▸ **REQUIRED ACTION**
Quote exactly and only this range of lines in the data below: the line that holds "[area by class of cell]" to the line that holds "fa+ha+maj | 1 | 1 | 0.00447", both included.
BEGIN
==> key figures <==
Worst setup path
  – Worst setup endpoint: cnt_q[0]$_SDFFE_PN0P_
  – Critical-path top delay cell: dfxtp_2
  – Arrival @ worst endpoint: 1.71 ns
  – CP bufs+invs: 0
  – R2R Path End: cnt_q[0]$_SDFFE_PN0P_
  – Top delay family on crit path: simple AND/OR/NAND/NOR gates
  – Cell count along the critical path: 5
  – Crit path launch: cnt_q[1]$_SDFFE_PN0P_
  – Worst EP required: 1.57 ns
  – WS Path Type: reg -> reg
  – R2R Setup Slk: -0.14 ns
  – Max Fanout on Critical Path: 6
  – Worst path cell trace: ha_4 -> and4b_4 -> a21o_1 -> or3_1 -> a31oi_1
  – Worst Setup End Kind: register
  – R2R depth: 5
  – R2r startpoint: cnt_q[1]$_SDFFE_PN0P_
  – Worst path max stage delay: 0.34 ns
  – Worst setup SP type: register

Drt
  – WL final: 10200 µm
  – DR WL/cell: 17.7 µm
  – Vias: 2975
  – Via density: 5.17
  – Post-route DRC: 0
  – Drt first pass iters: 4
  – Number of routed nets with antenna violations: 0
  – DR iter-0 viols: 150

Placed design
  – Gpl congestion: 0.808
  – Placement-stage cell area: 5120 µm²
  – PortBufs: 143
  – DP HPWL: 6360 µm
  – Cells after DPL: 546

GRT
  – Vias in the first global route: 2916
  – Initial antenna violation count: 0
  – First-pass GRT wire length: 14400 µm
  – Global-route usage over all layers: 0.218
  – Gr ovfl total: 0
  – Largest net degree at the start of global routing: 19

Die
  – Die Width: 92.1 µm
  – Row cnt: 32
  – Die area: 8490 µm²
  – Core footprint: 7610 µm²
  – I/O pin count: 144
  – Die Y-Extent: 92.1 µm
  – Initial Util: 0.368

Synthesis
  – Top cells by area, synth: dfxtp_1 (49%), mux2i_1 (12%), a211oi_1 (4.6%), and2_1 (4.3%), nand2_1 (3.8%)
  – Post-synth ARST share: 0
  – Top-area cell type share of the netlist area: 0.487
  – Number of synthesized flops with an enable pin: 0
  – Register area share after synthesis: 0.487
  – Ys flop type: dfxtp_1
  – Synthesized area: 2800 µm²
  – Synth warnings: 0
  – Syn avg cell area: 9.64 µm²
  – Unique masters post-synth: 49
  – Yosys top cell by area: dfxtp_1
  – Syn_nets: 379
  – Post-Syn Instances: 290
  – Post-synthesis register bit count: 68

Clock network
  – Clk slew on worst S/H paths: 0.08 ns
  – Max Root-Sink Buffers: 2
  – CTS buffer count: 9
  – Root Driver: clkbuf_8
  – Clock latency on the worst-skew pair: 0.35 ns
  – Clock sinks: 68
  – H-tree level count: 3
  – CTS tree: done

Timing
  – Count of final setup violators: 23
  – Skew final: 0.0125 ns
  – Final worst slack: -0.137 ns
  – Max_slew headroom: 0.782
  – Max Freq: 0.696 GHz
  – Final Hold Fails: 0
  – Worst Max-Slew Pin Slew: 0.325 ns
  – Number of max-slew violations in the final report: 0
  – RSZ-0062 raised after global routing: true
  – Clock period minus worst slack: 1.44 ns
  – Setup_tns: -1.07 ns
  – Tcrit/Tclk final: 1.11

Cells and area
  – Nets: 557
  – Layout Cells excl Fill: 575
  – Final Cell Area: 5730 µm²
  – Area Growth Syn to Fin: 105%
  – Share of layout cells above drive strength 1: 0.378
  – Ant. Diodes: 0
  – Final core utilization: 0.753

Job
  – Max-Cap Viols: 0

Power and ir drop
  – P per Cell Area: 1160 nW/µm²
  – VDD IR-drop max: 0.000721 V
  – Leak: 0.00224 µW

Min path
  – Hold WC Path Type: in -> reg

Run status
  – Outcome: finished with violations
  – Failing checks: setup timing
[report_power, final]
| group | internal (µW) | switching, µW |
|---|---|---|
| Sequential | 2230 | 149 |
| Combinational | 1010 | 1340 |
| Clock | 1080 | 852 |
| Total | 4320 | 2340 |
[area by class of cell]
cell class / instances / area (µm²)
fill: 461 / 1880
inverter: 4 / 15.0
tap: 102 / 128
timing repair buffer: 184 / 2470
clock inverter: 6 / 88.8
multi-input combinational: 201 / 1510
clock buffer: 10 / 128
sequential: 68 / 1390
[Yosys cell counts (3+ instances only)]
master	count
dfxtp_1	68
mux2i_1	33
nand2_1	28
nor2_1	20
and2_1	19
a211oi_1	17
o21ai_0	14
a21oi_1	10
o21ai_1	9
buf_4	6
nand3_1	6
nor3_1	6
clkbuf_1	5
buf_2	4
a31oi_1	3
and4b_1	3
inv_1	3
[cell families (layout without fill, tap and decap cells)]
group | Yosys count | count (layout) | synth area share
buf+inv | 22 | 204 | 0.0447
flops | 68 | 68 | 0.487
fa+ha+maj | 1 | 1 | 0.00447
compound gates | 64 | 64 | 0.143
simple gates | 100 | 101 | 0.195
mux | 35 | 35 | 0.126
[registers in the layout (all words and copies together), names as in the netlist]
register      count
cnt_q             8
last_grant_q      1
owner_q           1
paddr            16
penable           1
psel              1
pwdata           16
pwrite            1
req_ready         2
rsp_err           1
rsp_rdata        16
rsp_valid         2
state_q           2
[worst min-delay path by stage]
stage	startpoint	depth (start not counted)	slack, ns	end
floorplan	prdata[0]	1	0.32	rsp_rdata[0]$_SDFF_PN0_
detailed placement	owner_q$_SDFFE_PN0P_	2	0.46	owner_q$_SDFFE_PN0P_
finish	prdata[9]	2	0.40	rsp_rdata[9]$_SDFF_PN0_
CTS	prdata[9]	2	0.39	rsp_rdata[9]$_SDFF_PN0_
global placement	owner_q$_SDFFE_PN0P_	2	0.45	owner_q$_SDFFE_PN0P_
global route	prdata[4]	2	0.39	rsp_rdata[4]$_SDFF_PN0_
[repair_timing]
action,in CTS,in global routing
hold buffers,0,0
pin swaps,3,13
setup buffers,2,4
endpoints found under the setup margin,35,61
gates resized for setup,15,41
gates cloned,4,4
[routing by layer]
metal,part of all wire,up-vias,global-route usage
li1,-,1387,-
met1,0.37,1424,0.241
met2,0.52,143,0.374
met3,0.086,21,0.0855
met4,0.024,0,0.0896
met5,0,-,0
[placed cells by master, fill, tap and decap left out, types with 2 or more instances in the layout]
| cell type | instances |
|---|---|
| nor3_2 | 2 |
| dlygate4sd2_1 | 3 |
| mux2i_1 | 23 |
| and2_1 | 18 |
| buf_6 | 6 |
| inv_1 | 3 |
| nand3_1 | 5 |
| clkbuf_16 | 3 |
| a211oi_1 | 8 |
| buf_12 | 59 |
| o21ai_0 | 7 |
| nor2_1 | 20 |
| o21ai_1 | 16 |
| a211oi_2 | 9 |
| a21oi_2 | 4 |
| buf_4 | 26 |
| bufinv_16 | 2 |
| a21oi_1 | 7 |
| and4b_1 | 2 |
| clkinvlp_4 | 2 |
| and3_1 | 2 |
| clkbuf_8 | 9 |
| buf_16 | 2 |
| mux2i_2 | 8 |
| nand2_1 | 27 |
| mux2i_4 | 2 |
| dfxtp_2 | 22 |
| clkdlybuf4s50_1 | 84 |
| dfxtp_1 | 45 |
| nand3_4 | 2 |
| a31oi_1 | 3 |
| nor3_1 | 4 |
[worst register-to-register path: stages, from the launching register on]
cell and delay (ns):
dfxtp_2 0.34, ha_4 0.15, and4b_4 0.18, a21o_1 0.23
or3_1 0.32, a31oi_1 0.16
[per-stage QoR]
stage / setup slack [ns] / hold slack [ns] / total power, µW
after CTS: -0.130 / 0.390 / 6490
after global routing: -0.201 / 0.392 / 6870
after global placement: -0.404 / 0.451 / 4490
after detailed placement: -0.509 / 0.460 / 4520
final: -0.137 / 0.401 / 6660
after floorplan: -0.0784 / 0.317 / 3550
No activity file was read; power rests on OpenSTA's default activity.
END
▸ **WRITTEN ANSWER**
[area by class of cell]
cell class / instances / area (µm²)
fill: 461 / 1880
inverter: 4 / 15.0
tap: 102 / 128
timing repair buffer: 184 / 2470
clock inverter: 6 / 88.8
multi-input combinational: 201 / 1510
clock buffer: 10 / 128
sequential: 68 / 1390
[Yosys cell counts (3+ instances only)]
master	count
dfxtp_1	68
mux2i_1	33
nand2_1	28
nor2_1	20
and2_1	19
a211oi_1	17
o21ai_0	14
a21oi_1	10
o21ai_1	9
buf_4	6
nand3_1	6
nor3_1	6
clkbuf_1	5
buf_2	4
a31oi_1	3
and4b_1	3
inv_1	3
[cell families (layout without fill, tap and decap cells)]
group | Yosys count | count (layout) | synth area share
buf+inv | 22 | 204 | 0.0447
flops | 68 | 68 | 0.487
fa+ha+maj | 1 | 1 | 0.00447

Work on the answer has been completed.